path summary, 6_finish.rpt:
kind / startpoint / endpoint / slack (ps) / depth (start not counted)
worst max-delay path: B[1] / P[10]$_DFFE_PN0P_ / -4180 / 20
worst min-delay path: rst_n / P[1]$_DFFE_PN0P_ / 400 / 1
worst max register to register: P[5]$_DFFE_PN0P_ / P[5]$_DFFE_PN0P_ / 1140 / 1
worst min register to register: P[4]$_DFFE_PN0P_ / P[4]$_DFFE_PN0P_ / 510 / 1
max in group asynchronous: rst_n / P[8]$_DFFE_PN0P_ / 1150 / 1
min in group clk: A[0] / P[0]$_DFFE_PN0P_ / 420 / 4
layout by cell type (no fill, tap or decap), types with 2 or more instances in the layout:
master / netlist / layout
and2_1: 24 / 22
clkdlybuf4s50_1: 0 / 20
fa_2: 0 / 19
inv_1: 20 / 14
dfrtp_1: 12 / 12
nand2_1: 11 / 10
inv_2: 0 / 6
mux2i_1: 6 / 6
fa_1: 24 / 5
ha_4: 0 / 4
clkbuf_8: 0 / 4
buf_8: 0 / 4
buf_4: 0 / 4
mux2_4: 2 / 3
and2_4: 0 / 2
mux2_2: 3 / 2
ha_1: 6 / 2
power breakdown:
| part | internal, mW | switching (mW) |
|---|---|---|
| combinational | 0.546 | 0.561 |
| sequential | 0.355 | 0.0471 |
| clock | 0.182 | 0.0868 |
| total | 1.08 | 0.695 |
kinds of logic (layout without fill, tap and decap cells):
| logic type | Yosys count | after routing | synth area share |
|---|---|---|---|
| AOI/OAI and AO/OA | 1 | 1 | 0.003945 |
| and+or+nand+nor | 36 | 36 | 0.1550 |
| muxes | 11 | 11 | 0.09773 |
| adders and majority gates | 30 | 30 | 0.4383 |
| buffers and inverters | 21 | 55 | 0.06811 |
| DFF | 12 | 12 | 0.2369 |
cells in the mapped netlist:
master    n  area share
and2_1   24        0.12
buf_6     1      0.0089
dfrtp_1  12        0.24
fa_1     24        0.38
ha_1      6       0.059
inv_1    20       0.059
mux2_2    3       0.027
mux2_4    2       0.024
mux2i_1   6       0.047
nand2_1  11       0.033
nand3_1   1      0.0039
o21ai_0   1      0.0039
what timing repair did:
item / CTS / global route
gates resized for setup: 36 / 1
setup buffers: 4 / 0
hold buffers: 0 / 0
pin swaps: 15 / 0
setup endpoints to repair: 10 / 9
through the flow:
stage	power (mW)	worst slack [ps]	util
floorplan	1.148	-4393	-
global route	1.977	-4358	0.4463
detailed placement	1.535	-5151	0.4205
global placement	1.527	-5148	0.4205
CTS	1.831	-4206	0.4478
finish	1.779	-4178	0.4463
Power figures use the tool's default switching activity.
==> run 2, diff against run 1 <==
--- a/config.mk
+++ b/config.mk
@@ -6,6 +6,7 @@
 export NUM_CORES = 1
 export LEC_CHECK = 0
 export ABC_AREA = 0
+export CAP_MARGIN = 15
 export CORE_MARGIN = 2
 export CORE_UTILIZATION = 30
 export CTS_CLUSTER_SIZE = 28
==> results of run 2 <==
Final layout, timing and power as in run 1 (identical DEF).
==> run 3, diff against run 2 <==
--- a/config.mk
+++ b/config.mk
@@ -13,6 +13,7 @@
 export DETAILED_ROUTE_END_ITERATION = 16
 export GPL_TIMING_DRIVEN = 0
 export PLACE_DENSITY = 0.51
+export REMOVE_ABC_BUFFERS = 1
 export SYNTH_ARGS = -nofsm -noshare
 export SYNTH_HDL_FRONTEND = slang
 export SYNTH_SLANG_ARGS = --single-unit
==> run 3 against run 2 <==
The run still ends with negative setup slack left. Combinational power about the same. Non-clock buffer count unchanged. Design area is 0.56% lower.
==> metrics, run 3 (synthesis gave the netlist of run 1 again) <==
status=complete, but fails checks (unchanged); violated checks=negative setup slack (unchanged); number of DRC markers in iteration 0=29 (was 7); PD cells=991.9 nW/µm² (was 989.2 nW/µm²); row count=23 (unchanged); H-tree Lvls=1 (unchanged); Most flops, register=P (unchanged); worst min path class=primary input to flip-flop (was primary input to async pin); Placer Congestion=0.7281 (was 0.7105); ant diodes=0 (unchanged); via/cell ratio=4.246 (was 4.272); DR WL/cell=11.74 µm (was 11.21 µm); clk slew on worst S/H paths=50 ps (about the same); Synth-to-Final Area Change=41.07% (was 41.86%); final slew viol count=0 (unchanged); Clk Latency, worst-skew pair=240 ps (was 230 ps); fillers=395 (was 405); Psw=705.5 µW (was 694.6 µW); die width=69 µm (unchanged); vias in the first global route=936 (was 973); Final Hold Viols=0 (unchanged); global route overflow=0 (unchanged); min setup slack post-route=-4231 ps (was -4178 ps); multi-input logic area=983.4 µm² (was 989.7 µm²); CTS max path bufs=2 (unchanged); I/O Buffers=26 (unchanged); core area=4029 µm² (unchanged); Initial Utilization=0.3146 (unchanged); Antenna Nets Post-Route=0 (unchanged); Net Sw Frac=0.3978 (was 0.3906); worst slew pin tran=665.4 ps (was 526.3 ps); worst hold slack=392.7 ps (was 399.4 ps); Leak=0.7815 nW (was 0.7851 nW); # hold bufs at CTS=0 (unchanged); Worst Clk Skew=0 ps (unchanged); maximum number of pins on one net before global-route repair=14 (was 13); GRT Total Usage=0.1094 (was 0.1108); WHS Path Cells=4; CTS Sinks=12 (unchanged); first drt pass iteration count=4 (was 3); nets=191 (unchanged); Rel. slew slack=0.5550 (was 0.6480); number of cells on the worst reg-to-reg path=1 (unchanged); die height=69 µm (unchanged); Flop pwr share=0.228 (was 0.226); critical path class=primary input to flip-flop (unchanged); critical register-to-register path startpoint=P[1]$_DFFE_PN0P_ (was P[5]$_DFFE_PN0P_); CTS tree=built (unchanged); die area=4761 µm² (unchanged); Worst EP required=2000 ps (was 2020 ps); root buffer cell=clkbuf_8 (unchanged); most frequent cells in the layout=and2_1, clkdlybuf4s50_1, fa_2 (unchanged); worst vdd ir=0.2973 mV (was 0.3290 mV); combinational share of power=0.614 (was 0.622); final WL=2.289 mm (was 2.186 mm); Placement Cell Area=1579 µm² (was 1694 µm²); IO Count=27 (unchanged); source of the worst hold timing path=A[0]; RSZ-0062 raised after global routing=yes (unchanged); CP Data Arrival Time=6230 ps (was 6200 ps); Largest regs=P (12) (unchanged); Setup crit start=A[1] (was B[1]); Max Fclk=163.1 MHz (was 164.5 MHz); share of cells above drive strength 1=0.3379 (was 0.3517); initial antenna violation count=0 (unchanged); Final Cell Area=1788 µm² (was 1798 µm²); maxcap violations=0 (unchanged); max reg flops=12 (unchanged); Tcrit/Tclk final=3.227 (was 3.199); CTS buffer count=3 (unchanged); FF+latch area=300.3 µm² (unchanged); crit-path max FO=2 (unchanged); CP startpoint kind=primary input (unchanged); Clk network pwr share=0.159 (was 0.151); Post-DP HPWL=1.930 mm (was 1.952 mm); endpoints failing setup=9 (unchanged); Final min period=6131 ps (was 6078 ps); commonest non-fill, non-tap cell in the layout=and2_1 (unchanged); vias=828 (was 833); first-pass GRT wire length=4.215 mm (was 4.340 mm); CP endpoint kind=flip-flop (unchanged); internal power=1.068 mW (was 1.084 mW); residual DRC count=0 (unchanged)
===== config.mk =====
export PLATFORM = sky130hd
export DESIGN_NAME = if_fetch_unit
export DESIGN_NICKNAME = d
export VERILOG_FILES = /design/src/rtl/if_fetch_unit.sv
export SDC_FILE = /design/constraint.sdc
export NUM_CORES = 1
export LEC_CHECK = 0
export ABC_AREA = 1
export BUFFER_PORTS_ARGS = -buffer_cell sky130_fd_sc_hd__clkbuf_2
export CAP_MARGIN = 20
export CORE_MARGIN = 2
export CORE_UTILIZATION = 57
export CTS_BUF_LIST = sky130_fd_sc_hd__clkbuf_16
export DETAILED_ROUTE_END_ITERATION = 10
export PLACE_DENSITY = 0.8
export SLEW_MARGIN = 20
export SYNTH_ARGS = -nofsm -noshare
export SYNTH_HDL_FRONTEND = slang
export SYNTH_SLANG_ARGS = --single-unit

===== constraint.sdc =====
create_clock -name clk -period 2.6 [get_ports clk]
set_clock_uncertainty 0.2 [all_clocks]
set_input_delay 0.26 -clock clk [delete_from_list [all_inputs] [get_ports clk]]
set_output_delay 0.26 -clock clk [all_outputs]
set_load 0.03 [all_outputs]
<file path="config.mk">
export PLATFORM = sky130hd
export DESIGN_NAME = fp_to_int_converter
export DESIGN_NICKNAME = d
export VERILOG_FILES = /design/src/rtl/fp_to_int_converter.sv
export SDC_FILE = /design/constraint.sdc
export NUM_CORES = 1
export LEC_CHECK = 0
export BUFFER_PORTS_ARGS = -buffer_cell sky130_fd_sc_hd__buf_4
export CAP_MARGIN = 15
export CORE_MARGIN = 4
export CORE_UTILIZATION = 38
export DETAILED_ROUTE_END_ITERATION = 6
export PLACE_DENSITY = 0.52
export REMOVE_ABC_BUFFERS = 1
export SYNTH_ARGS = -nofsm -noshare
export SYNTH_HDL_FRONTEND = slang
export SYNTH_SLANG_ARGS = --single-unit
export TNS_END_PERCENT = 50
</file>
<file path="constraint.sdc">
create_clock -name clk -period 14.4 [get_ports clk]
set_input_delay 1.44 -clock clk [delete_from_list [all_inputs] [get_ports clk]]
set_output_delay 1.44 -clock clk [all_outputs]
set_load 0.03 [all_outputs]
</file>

··········

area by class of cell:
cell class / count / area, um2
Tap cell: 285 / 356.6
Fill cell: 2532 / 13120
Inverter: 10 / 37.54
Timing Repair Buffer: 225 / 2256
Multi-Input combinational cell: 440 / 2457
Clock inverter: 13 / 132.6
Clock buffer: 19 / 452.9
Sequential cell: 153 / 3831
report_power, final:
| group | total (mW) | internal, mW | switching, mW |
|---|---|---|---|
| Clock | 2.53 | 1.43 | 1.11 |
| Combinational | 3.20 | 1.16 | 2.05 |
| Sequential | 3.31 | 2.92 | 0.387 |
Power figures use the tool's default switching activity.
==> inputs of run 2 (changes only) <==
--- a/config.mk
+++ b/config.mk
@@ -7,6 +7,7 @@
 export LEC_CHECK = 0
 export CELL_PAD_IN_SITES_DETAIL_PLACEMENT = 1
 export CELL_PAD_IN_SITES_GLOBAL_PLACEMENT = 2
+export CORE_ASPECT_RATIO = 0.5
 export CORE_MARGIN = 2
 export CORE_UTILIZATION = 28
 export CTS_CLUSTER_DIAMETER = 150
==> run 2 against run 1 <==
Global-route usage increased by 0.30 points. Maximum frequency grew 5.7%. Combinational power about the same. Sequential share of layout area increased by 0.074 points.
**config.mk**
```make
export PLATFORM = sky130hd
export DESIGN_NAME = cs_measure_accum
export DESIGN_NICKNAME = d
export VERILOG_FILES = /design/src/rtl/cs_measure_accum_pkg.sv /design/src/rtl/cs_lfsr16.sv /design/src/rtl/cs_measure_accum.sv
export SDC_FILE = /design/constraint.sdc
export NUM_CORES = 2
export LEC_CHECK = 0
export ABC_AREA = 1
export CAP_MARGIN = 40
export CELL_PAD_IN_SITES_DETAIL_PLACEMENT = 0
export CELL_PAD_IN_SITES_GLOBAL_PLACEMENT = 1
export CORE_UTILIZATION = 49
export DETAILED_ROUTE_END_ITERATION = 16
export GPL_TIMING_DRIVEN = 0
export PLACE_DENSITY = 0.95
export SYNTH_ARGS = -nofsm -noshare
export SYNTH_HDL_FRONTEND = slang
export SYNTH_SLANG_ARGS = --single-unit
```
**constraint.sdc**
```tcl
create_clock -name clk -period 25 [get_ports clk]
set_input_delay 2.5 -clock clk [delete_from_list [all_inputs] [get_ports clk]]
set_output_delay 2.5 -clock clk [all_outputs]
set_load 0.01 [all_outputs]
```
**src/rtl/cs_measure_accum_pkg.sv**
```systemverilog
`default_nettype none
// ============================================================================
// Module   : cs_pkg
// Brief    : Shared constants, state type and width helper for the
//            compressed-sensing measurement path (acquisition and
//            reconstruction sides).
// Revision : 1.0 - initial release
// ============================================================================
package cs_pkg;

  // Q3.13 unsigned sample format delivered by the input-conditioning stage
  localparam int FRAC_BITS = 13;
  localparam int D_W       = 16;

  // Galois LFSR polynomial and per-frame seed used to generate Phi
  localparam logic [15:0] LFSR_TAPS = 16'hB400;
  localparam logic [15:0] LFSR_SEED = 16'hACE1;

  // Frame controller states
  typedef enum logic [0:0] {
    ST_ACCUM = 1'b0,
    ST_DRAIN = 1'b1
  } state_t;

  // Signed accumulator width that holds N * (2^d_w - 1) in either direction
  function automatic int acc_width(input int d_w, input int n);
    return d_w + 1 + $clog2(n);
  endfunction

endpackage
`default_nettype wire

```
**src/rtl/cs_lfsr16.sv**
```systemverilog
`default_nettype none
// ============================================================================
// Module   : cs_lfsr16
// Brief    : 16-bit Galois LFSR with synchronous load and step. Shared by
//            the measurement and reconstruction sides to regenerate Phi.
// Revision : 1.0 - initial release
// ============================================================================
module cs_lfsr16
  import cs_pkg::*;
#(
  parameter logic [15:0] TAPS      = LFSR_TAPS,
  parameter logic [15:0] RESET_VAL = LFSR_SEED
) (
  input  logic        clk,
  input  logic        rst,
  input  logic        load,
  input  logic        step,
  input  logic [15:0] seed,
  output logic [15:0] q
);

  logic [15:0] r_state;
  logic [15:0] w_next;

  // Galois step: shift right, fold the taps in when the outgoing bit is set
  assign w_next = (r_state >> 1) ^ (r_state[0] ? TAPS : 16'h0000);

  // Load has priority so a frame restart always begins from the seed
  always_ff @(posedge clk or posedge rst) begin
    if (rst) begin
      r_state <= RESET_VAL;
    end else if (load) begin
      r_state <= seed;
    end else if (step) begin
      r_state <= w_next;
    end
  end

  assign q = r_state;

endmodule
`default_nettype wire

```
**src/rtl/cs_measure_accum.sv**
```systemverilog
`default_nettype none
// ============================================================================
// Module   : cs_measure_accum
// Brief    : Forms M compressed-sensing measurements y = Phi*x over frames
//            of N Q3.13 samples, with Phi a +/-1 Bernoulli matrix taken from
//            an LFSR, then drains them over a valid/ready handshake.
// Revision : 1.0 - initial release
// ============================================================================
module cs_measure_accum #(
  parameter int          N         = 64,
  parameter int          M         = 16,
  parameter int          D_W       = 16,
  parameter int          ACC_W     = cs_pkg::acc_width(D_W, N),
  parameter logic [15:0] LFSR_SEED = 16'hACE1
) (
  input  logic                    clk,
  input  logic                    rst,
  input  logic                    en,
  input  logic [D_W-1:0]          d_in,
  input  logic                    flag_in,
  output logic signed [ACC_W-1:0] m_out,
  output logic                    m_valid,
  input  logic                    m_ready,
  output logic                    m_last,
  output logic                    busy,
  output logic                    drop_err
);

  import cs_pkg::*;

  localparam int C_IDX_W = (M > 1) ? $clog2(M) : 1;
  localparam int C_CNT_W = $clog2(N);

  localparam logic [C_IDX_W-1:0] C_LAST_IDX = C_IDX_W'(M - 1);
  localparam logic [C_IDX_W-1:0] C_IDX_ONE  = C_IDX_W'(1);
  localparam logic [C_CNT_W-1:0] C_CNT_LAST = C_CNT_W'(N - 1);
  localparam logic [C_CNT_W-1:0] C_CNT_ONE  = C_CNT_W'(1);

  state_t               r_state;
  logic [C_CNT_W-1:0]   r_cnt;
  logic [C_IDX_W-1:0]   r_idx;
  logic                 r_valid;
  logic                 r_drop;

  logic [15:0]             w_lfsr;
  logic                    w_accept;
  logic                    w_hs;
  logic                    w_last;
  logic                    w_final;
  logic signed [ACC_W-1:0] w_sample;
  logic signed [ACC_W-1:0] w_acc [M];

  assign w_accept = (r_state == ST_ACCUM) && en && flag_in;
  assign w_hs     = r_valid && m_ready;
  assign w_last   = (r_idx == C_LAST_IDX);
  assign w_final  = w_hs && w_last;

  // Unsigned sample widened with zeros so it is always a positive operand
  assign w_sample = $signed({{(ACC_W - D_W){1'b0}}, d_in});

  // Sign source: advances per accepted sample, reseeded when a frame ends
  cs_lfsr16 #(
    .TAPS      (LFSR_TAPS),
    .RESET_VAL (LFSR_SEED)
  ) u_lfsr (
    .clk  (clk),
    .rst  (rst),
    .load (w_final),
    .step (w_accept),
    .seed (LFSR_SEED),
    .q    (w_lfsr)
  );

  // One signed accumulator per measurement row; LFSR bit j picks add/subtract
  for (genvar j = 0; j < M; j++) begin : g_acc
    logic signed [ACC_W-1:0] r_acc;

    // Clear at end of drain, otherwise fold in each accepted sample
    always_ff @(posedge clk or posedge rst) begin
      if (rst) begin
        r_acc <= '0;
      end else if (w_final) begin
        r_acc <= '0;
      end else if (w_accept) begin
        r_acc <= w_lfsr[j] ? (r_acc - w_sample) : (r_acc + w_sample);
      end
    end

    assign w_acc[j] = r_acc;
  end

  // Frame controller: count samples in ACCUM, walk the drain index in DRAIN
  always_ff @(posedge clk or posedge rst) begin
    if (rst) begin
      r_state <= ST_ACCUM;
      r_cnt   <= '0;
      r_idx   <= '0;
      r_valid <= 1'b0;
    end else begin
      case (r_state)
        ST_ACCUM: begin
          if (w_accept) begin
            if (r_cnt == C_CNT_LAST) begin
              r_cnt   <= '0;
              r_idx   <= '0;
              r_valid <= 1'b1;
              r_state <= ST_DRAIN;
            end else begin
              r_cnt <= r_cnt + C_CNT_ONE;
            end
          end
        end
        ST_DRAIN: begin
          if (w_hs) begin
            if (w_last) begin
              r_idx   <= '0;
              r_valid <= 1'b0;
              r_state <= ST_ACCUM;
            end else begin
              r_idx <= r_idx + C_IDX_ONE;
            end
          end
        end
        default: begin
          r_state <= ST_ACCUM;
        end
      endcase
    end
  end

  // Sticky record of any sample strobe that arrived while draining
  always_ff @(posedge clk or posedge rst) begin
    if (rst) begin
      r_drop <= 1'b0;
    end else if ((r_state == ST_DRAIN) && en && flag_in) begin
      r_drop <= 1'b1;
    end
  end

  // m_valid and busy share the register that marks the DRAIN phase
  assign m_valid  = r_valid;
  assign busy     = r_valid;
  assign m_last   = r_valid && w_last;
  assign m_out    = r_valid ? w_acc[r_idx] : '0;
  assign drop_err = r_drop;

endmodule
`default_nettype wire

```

··········

▶ Exercise instructions: Take every line from the records above that has the word "group" and copy it.

▶ Solution to this problem:
max in group asynchronous: rst_n / P[8]$_DFFE_PN0P_ / 1150 / 1
min in group clk: A[0] / P[0]$_DFFE_PN0P_ / 420 / 4
| group | total (mW) | internal, mW | switching, mW |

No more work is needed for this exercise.